I for one, eagerly await the judgment of the Privy Council, but I am aware that the judgment is merely the first stepping stone… it is only to determine whether the CJ can be investigated by the Law Association (LATT) with a view to determine whether a recommendation can be made to the Prime Minister (step 2) to refer the matter to the President (step 3) to set up a tribunal (step 3) to investigate the CJ (step 4).

Who can’t help but love the law, eh?

What then, is the solution to all this? If the Prime Minister stops diddling with himself, obviously.

Had the Prime Minister, (let's call him Rowley, for simplicity's sake) triggered section 137 of the Constitution, then all this matter would have been addressed, and put behind us by this time. Rowley's dithering in this matter is the primary reason that this issue is going on so long, and making Trinidad and Tobago the laughingstock of the Commonwealth, and indeed, the whole world.

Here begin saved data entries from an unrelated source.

==> src/rtl/fib_pkg.sv <==
// Shared types and constants for the Fibonacci term sequencer.
package fib_pkg;

  typedef logic [1:0] fib_state_t;

  localparam fib_state_t ST_IDLE = 2'd0;
  localparam fib_state_t ST_WAIT = 2'd1;
  localparam fib_state_t ST_STEP = 2'd2;
  localparam fib_state_t ST_DONE = 2'd3;

  // Overflow policy; the fourth encoding (2'b11) behaves like MODE_WRAP.
  localparam logic [1:0] MODE_WRAP = 2'b00;
  localparam logic [1:0] MODE_SAT  = 2'b01;
  localparam logic [1:0] MODE_HALT = 2'b10;

  function automatic logic is_busy(input fib_state_t s);
    return (s == ST_WAIT) || (s == ST_STEP);
  endfunction

endpackage

==> src/rtl/tick_divider.sv <==
// Free-running prescaler: tick is high while the count sits at TICK_DIV-1.
module tick_divider #(
  parameter int TICK_DIV = 30000000
) (
  input  logic Clock,
  input  logic Reset,
  input  logic clr,
  output logic tick
);

  localparam int CW = (TICK_DIV > 1) ? $clog2(TICK_DIV) : 1;
  localparam logic [CW-1:0] LAST = CW'(TICK_DIV - 1);

  logic [CW-1:0] cnt_q, cnt_d;

  assign tick = (cnt_q == LAST);

  always_comb begin
    cnt_d = cnt_q + 1'b1;
    if (clr || tick) cnt_d = '0;
  end

  always_ff @(posedge Clock) begin
    if (Reset) cnt_q <= '0;
    else       cnt_q <= cnt_d;
  end

endmodule

==> src/rtl/fib_sequencer.sv <==
// Fibonacci term generator: fills a term buffer from two seeds, one term per
// prescaler tick, with a selectable overflow policy and a registered read port.
module fib_sequencer
  import fib_pkg::*;
#(
  parameter int WIDTH    = 16,
  parameter int DEPTH    = 16,
  parameter int TICK_DIV = 30000000,
  localparam int IW      = $clog2(DEPTH)
) (
  input  logic             Clock,
  input  logic             Reset,
  input  logic             load_a,
  input  logic             load_b,
  input  logic [WIDTH-1:0] seed,
  input  logic             start,
  input  logic [1:0]       mode,
  input  logic [IW-1:0]    rd_idx,
  output logic [WIDTH-1:0] rd_data,
  output logic [WIDTH-1:0] term,
  output logic [IW-1:0]    term_idx,
  output logic             busy,
  output logic             done,
  output logic             ovf,
  output logic [1:0]       state_dbg
);

  localparam logic [IW-1:0] LAST_IDX = IW'(DEPTH - 1);

  logic [WIDTH-1:0] mem [DEPTH];

  fib_state_t       state_q, state_d;
  logic [IW-1:0]    idx_q, idx_d;
  logic [WIDTH-1:0] prev_q, prev_d;
  logic [WIDTH-1:0] cur_q, cur_d;
  logic [WIDTH-1:0] term_q, term_d;
  logic [IW-1:0]    term_idx_q, term_idx_d;
  logic             ovf_q, ovf_d;
  logic [1:0]       mode_q, mode_d;
  logic [WIDTH-1:0] rd_data_q;

  logic             tick;
  logic             clr;
  logic             step_we;
  logic [WIDTH:0]   sum;
  logic [WIDTH-1:0] step_wdata;

  tick_divider #(.TICK_DIV(TICK_DIV)) u_tick (
    .Clock (Clock),
    .Reset (Reset),
    .clr   (clr),
    .tick  (tick)
  );

  always_comb begin
    state_d    = state_q;
    idx_d      = idx_q;
    prev_d     = prev_q;
    cur_d      = cur_q;
    term_d     = term_q;
    term_idx_d = term_idx_q;
    ovf_d      = ovf_q;
    mode_d     = mode_q;
    clr        = 1'b0;
    step_we    = 1'b0;
    sum        = {1'b0, cur_q} + {1'b0, prev_q};
    step_wdata = sum[WIDTH-1:0];
    if (sum[WIDTH] && (mode_q == MODE_SAT)) step_wdata = '1;

    // Seed loads override everything, including a start in the same cycle.
    if (load_a || load_b) begin
      state_d    = ST_IDLE;
      term_d     = seed;
      term_idx_d = load_b ? IW'(1) : IW'(0);
    end else begin
      case (state_q)
        ST_IDLE, ST_DONE: begin
          if (start) begin
            state_d = ST_WAIT;
            clr     = 1'b1;
            idx_d   = IW'(2);
            prev_d  = mem[0];
            cur_d   = mem[1];
            ovf_d   = 1'b0;
            mode_d  = mode;
          end
        end
        ST_WAIT: begin
          if (tick) state_d = ST_STEP;
        end
        ST_STEP: begin
          if (sum[WIDTH] && (mode_q == MODE_HALT)) begin
            ovf_d   = 1'b1;
            state_d = ST_DONE;
          end else begin
            step_we    = 1'b1;
            term_d     = step_wdata;
            term_idx_d = idx_q;
            prev_d     = cur_q;
            cur_d      = step_wdata;
            idx_d      = idx_q + 1'b1;
            ovf_d      = ovf_q | sum[WIDTH];
            state_d    = (idx_q == LAST_IDX) ? ST_DONE : ST_WAIT;
          end
        end
        default: state_d = ST_IDLE;
      endcase
    end
  end

  always_ff @(posedge Clock) begin
    if (Reset) begin
      state_q    <= ST_IDLE;
      idx_q      <= '0;
      prev_q     <= '0;
      cur_q      <= '0;
      term_q     <= '0;
      term_idx_q <= '0;
      ovf_q      <= 1'b0;
      mode_q     <= '0;
      rd_data_q  <= '0;
    end else begin
      state_q    <= state_d;
      idx_q      <= idx_d;
      prev_q     <= prev_d;
      cur_q      <= cur_d;
      term_q     <= term_d;
      term_idx_q <= term_idx_d;
      ovf_q      <= ovf_d;
      mode_q     <= mode_d;
      rd_data_q  <= mem[rd_idx];
    end
  end

  // Buffer is never reset so a reset mid-run keeps the terms already produced.
  always_ff @(posedge Clock) begin
    if (load_a) mem[0] <= seed;
    if (load_b) mem[1] <= seed;
    if (step_we && !Reset) mem[idx_q] <= step_wdata;
  end

  assign rd_data   = rd_data_q;
  assign term      = term_q;
  assign term_idx  = term_idx_q;
  assign busy      = is_busy(state_q);
  assign done      = (state_q == ST_DONE);
  assign ovf       = ovf_q;
  assign state_dbg = state_q;

endmodule

==> config.mk <==
export PLATFORM = sky130hd
export DESIGN_NAME = fib_sequencer
export DESIGN_NICKNAME = d
export VERILOG_FILES = /design/src/rtl/fib_pkg.sv /design/src/rtl/tick_divider.sv /design/src/rtl/fib_sequencer.sv
export SDC_FILE = /design/constraint.sdc
export NUM_CORES = 1
export LEC_CHECK = 0
export ABC_AREA = 1
export CORE_MARGIN = 3
export CORE_UTILIZATION = 60
export DETAILED_ROUTE_END_ITERATION = 10
export PLACE_DENSITY = 0.75
export SYNTH_ARGS = -nofsm -noshare
export SYNTH_HDL_FRONTEND = slang
export SYNTH_SLANG_ARGS = --single-unit
==> constraint.sdc <==
create_clock -name Clock -period 7.6 [get_ports Clock]
set_input_delay 2.28 -clock Clock [delete_from_list [all_inputs] [get_ports Clock]]
set_output_delay 2.28 -clock Clock [all_outputs]
set_load 0.01 [all_outputs]
==> impl_results.md, run 1 <==
* Asr flop ratio synth at 0%
* Routed Antenna Nets at 0
* Final Cycle Share at 66.10%
* Post-synth net total at 1678
* Post_cts resized at 0
* Synth top area share at 48.18%
* Final Max Slew Viols at 0
* Synth Warn # at 0
* Post-route DRC at 0
* Cells after synthesis at 1625
* Gr usage total at 28.65%
* Die area at 28590 um2
* Inserted Clock Buffers at 38
* Cts hold-fix bufs at 0
* TritonRoute pass-1 iters at 5
* CTS Sinks at 358
* CTS Buffer Depth at 3
* CTS root buf: clkbuf_16
* Critical Path AT at 5.46 ns
* Final core occ at 69.30%
* Standard-cell rows at 59
* Synth area leader: edfxtp_1
* Via/cell ratio at 5.981
* ANT cells at 0
* VDD IR max at 0.0002642 V
* P_leak at 6.805 nW
* Post-Route WL at 41120 um
* Clk_lat worst skew at 0.52 ns
* Vias in the first global route at 11480
* Hold Fails Final Rpt at 0
* I/O pin total at 68
* Tmin final at 5.023 ns
* GR Overflow Total at 0
* Ratio of cells with drive above 1 in the final layout at 7.298%
* Post-synth EDFFs at 256
* DRC marker count from the first detailed-route iteration at 1545
* Synthesized area at 15960 um2
* Relative slew slack at 21.28%
* WHS at 0.4429 ns
* Final TNS setup at 0 ns
* Final Non-Filler Cells at 2034
* Routed WL per cell at 20.22 um
* Final Power at 4.624 mW
* Yosys cell types at 50
* Synth cell count leaders: 259 x nor2_1, 256 x edfxtp_1, 245 x nand2_1
* RD Place Congestion at 0.9024
* H-tree levels at 2
* Hold Crit Class: register to register
* Max-Cap Viols at 0
* Layout Nets at 1725
* Largest net degree at the start of global routing at 91
* First-pass GRT wire length at 64230 um
* Dpl cells at 1967
* Reg clk slew, reported paths at 0.06 ns
* Area Overhead vs Synth at 13.50%
* Avg Cell Area, Syn at 9.819 um2
* Die W at 169.1 um
* Startpoint Class: input pin
* Status: finished clean
* Main synth FF type: edfxtp_1
* CP required at 8.04 ns
* Postcts setup bufs at 0
* Hpwl dp at 25010 um
* Multi-input gate area at 5306 um2
* Worst Tran Pin Value at 1.179 ns
* Total number of vias at 12170
* Final setup vio count at 0
* Largest cells by area after synthesis: edfxtp_1 48%, dfxtp_1 13%, nor2_1 6.1%
* Seq cells post-synth at 358
* Worst-path fanout max at 38
* Fillers at 1949
* Count leader, synth: nor2_1
* PwrDens at 255.3 nW/um2
* Initial Util at 61.06%
* Port Buffer Count at 67
* Unrepaired setup endpoints after global routing: no
* WS Path Type: input pin to register
* Post-synthesis sequential area ratio at 60.97%
* Die H at 169.1 um
* Antenna violations before repair at 0
* Clock skew at 0.01718 ns
* CP endpoint kind: register
* Sequential Area at 9729 um2
* F_max at 199.1 MHz
* CTS tree: done
* CORE AREA at 26130 um2
==> metal layers <==
metal,part of all wire [%],wire (um),GRT usage (%),vias to the layer above
met1,40,16560,39.72,5823
met2,49,20120,47.39,554
met3,8.5,3505,4.764,73
met4,2.3,933,8.001,0
li1,-,-,-,5716
met5,0,0,0,-
==> worst max-delay path: stages <==
cell,delay (ns)
clkdlybuf4s50_1,0.40
buf_4,0.28
inv_1,0.91
nand3_1,0.84
inv_1,0.42
o21ai_0,0.16
a21oi_1,0.16
==> through the flow <==
step                      setup WS [ns]  area (um2)
after floorplan                   3.453       15960
after global placement            2.164       16790
after detailed placement          2.138       16790
after CTS                         2.618       18110
after global routing              2.268       18110
final                             2.577       18110
==> cells in the final DEF, fill, tap and decap left out, drive strengths merged, types with 27 or more instances in the layout <==
master,count
clkdlybuf4s50,64
dfxtp,102
nand3,47
inv,126
o21ai,238
nor2,265
a21oi,90
clkbuf,48
o221ai,39
edfxtp,256
buf,27
nand2,257
==> worst paths after layout <==
check | from | endpoint | slack (ns) | cells past startpoint
max | Reset | u_tick.cnt_q[12]$_SDFF_PP0_ | 2.58 | 7
min | u_tick.cnt_q[0]$_SDFF_PP0_ | u_tick.cnt_q[0]$_SDFF_PP0_ | 0.44 | 1
min reg2reg | u_tick.cnt_q[0]$_SDFF_PP0_ | u_tick.cnt_q[0]$_SDFF_PP0_ | 0.44 | 1
max reg2reg | cur_q[0]$_SDFFE_PP0P_ | mem[1][8]$_DFFE_PP_ | 4.05 | 13
==> power breakdown <==
part,internal [mW],total [mW],switching (mW)
clock,1.22,1.96,0.739
combinational,0.123,0.445,0.321
sequential,2.19,2.22,0.0249
==> flip-flops by register name (all words and copies together), names as in the netlist <==
name	cells
mode_q	2
rd_data	16
state_dbg	2
term_idx	4
cur_q	16
prev_q	16
mem	256
idx_q	4
term	16
u_tick.cnt_q	25
ovf	1
==> logic make-up after synthesis <==
group | after synthesis | share of synthesized area, %
flops | 358 | 60.97
compound gates | 407 | 14.33
buf+inv | 213 | 5.787
simple gates | 612 | 16.33
fa+ha+maj | 26 | 2.086
xor+xnor | 9 | 0.4940
==> final cells by class <==
| cell class | count | area share, % |
|---|---|---|
| repair buffers | 91 | 4.629 |
| multi-input cells | 1054 | 29.30 |
| clock inverters | 19 | 1.693 |
| inverters | 129 | 2.722 |
| well taps | 335 | 2.314 |
| clock buffers | 48 | 5.624 |
| flip-flops and latches | 358 | 53.72 |
Note: power is estimated with default switching activity, not from simulation.
==> run 2, diff against run 1 <==
- clock period: 7.6 -> 4.96 ns (I/O delays scaled with it)
==> impl_results.md, run 2 (synthesized netlist as in run 1, its figures left out) <==
* Commonest non-fill, non-tap cell in the layout: nor2_1
* CTS Buffer Depth at 3 (unchanged)
* VDD IR max at 0.0002904 V (+9.9%)
* Startpoint Class: register
* Final Cycle Share at 70.87%
* CORE AREA at 26130 um2 (unchanged)
* Final setup vio count at 0 (unchanged)
* Post_cts resized at 0 (unchanged)
* Unrepaired setup endpoints after global routing: no
* GR Overflow Total at 0 (unchanged)
* CTS tree: done
* Area Overhead vs Synth at 13.38%
* PwrDens at 383.9 nW/um2 (+50%)
* Post-Route WL at 43300 um (+5.3%)
* Max-Cap Viols at 0 (unchanged)
* Postcts setup bufs at 0 (unchanged)
* Routed Antenna Nets at 0 (unchanged)
* Clk_lat worst skew at 0.53 ns (about the same)
* Die W at 169.1 um (unchanged)
* Tmin final at 3.515 ns
* Relative slew slack at 13.04% (-8.2 points)
* Routed WL per cell at 21.17 um (+4.7%)
* Clock skew at 0.01707 ns (-0.0001094 ns)
* Hold Fails Final Rpt at 0 (unchanged)
* CTS Sinks at 358 (unchanged)
* Post-route DRC at 0 (unchanged)
* Critical Path AT at 3.79 ns (-1.67 ns)
* Status: finished clean
* WHS at 0.4503 ns (+0.007384 ns)
* CTS root buf: clkbuf_16
* Die area at 28590 um2 (unchanged)
* RD Place Congestion at 0.9205 (+2.0%)
* Total number of vias at 12360 (+1.6%)
* WS Path Type: register to register
* P_leak at 6.821 nW (+0.23%)
* Initial Util at 61.06% (unchanged)
* Port Buffer Count at 67 (unchanged)
* Worst-path fanout max at 18 (-53%)
* Ratio of cells with drive above 1 in the final layout at 7.836% (+0.54 points)
* Hpwl dp at 28120 um (+12%)
* First-pass GRT wire length at 66300 um (+3.2%)
* Via/cell ratio at 6.044 (+1.1%)
* Layout Nets at 1733 (+0.46%)
* Most frequent cells in the layout: 259 x nor2_1, 256 x edfxtp_1, 245 x nand2_1, 192 x o21ai_0, 122 x inv_1
* Worst Tran Pin Value at 1.301 ns (+0.1213 ns)
* Inserted Clock Buffers at 38 (unchanged)
* Largest net degree at the start of global routing at 81 (-11%)
* TritonRoute pass-1 iters at 8 (+3)
* Reg with most FFs: mem
* Die H at 169.1 um (unchanged)
* Largest registers: mem (256), u_tick.cnt_q (25)
* Max FFs per register at 256 (unchanged)
* DRC marker count from the first detailed-route iteration at 1549 (+0.26%)
* Antenna violations before repair at 0 (unchanged)
* I/O pin total at 68 (unchanged)
* Cts hold-fix bufs at 0 (unchanged)
* ANT cells at 0 (unchanged)
* Final TNS setup at 0 ns (unchanged)
* Reg clk slew, reported paths at 0.06 ns (about the same)
* CP endpoint kind: register
* H-tree levels at 2 (unchanged)
* Gr usage total at 30.23% (+1.6 points)
* CP required at 5.23 ns (-2.81 ns)
* Vias in the first global route at 11600 (+1.0%)
* Hold Crit Class: register to register
* Standard-cell rows at 59 (unchanged)
* F_max at 284.5 MHz
* Final Max Slew Viols at 0 (unchanged)
[run 2: cell types whose count changed in the layout (fill, tap and decap cells not counted), sizes merged]
cell      change
buf           +8
clkbuf        +7
bufinv        -6
inv           +4
clkinvlp      -2
[run 2: metrics by stage]
stage	worst slack (ns)	util, %	cell area [um2]	cells	total power [mW]
after global routing	1.339	69.23	18090	2045	7.138
after global placement	1.133	64.48	16850	1975	4.176
final	1.445	69.23	18090	2045	6.944
after floorplan	1.605	-	15960	1625	3.860
after detailed placement	1.101	64.48	16850	1975	4.188
after CTS	1.510	69.23	18090	2045	6.937
[run 2: routing by layer]
| metal | global-route usage [%] | vias up | share of wire (%) |
|---|---|---|---|
| met3 | 3.947 | 112 | 9.5 |
| met4 | 11.02 | 0 | 3.9 |
| met5 | 0 | - | 0 |
| met2 | 47.74 | 654 | 46 |
| met1 | 43.50 | 5847 | 41 |
| li1 | - | 5748 | - |
[run 2: path summary, 6_finish.rpt]
| kind | start | to | slack, ns | depth (start not counted) |
|---|---|---|---|---|
| max | prev_q[0]$_SDFFE_PP0P_ | mem[0][6]$_DFFE_PP_ | 1.44 | 12 |
| min reg2reg | u_tick.cnt_q[0]$_SDFF_PP0_ | u_tick.cnt_q[0]$_SDFF_PP0_ | 0.45 | 1 |
| min | u_tick.cnt_q[0]$_SDFF_PP0_ | u_tick.cnt_q[0]$_SDFF_PP0_ | 0.45 | 1 |
| max reg2reg | prev_q[0]$_SDFFE_PP0P_ | mem[0][6]$_DFFE_PP_ | 1.44 | 12 |
[run 2: worst max-delay path: stages (launching register included)]
cell and delay, ns:
dfxtp_1 0.32, ha_1 0.27, fa_1 0.45, nand2_1 0.11, nand2_1 0.08, nand3_1 0.11, nand2_2 0.09, nand2_2 0.09
nand2_4 0.10, nand2_4 0.24, nand3_1 0.98, nand2_1 0.30, o21ai_1 0.09
[run 2: cell type report]
cell class / count / area, um2
Clock buffer: 55 / 1095
Clock inverter: 15 / 146.4
Fill cell: 1991 / 8041
Inverter: 129 / 493.0
Multi-Input combinational cell: 1054 / 5310
Sequential cell: 358 / 9729
Tap cell: 335 / 419.2
Timing Repair Buffer: 99 / 898.4
[run 2: where the power goes]
group	internal, mW	switching [mW]	leakage, nW
logic	0.193	0.549	3.02
clock network	1.65	1.14	0.611
registers	3.37	0.0467	3.19
==> RTL change (config.mk and constraints of run 2) <==
The output `rd_data` loses its register stage (`rd_data_q` becomes a continuous assignment).
--- a/src/rtl/fib_sequencer.sv
+++ b/src/rtl/fib_sequencer.sv
@@ -118,7 +118,6 @@
       term_idx_q <= '0;
       ovf_q      <= 1'b0;
       mode_q     <= '0;
-      rd_data_q  <= '0;
     end else begin
       state_q    <= state_d;
       idx_q      <= idx_d;
@@ -128,9 +127,10 @@
       term_idx_q <= term_idx_d;
       ovf_q      <= ovf_d;
       mode_q     <= mode_d;
-      rd_data_q  <= mem[rd_idx];
     end
   end
+
+  assign rd_data_q = mem[rd_idx];
 
   // Buffer is never reset so a reset mid-run keeps the terms already produced.
   always_ff @(posedge Clock) begin
Check against the original RTL: not equivalent (a bounded check fails within 4 cycles, from zero or initial values and one cycle with Reset high).
==> RTL change against run 2 <==
Register-to-register slack improved by 150 ps; critical path depth decreased by 5; total power fell by 3.0%; synthesized area down 2.1%; sequential cell count fell by 16; cell area decreased by 1.3%; worst setup slack got worse by 1300 ps; first-iteration DRC count up 0.97%; wire length down 8.2%; largest cell class unchanged.
==> RTL change: results (changes against run 2) <==
Critical R2R Launch - cur_q[0]$_SDFFE_PP0P_
routed vias/inst - 5.99 (-0.92%)
clk_skew - 17.4 ps (+0.303 ps)
Seq pwr share - 48.4% (-0.7 points)
Lkg Pwr - 6.76 nW (-0.82%)
Seq/Total Area, Yosys - 60.2% (-0.74 points)
Routed WL per cell - 19.6 um (-7.3%)
share of cells above drive strength 1 - 7.85% (+0.015 points)
cell count after synthesis - 1,606 (-1.2%)
first-pass GRT wire length - 63.0 mm (-5.0%)
GR Util All Layers - 28.1% (-2.1 points)
Synth cell types - 47 (-6.0%)
GR Layer Usage met3 - 4.63% (+0.68 points)
Placement Cell Area - 16,600 sq um (-1.3%)
Synth top cells by count - nor2_1 (274), nand2_1 (264), edfxtp_1 (256), o21ai_0 (187), inv_1 (110)
Critical Path AT - 3300 ps (-490 ps)
Crit Path Max Fanout - 24 (+6)
Final GP Congestion - 0.934 (+1.4%)
Worst Setup SP - rd_idx[2]
registers with the most flip-flops - mem x256, u_tick.cnt_q x25
met2 GRT Util - 46.0% (-1.8 points)
dominant cells by area after synthesis - edfxtp_1 (49%), dfxtp_1 (11%), nor2_1 (6.6%)
placed cells - 1,955 (-1.0%)
Slew HR - 26.8% (+14 points)
Worst VDD drop - 0.385 mV (+33%)
status - finished clean
largest net degree at the start of global routing - 72 (-11%)
Post-DP HPWL - 24.9 mm (-12%)
Clk network pwr share - 41.6% (+1.4 points)
fillers - 1,913 (-3.9%)
-- RTL change: critical path, stage by stage --
cell and delay (ps):
clkdlybuf4s50_1 470, inv_1 80, buf_4 330, o221ai_1 200
o211ai_1 120, nand2_1 110, clkdlybuf4s50_1 490
-- RTL change: per-stage QoR --
step	total power (W)	setup slack, ps	hold WS, ps	utilization, %
finish	0.00674	171	454	70.3
global route	0.00696	60.2	479	70.3
CTS	0.00675	180	454	70.3
detailed placement	0.00398	202	444	65.5
global placement	0.00397	223	429	65.5
floorplan	0.00372	830	418	-
-- RTL change: path summary, 6_finish.rpt --
check / end / slack, ps / cells after the start
setup / recovery: rd_data[12] / 170 / 7
hold / removal: u_tick.cnt_q[0]$_SDFF_PP0_ / 450 / 1
setup reg to reg: cur_q[12]$_SDFFE_PP0P_ / 1590 / 13
hold reg to reg: u_tick.cnt_q[0]$_SDFF_PP0_ / 450 / 1
-- RTL change: final cells by class --
type                    count  area, sq um  share of cell area [%]
well taps                 330          413                    2.31
repair buffers            104         1020                    5.69
inverters                 114          433                    2.42
clock inverters            15          194                    1.09
multi-input cells        1065         5360                    30.0
clock buffers              54         1040                    5.83
flip-flops and latches    342         9410                    52.7
-- RTL change: routing by layer --
| layer | share of wire (%) | wire, um |
|---|---|---|
| met1 | 41 | 16200 |
| met2 | 48 | 19000 |
| met3 | 8.6 | 3400 |
| met4 | 2.8 | 1100 |
| met5 | 0 | 0 |
-- RTL change: kinds of logic (layout without fill, tap and decap cells) --
logic type	Yosys count	in the layout	synth area share, %
xor+xnor	12	12	0.673
fa+ha+maj	26	26	2.13
flops	342	342	60.2
compound gates	363	363	13.3
buf+inv	199	287	5.46
simple gates	664	664	18.2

Readers may want to research 'fettering of discretion'. In short, this is where someone has a discretion granted in law, but refuses to use it, or uses it incorrectly.

Note that Rowley has no physical or legal impediment stopping him from referring the matter to the President, thus triggering section 137. Therefore, one can only infer that the impediment is psychological (mental). Referring the matter to the President for setting up a tribunal to investigate the Chief Justice does not imply guilt on the part of the latter. Rather, it is to determine guilt – or innocence – and one way or the other, the matter would be settled. Short, sweet and simple.

Personally, I cannot see where or what the Chief Justice has to gain by staying in office, neither can I see where or what the Prime Minister has to gain by keeping him there. Whatever it is, it must be so important that they are willingly bringing the Judiciary, the Government, and the country into disrepute.

Who can’t help but love the law, eh?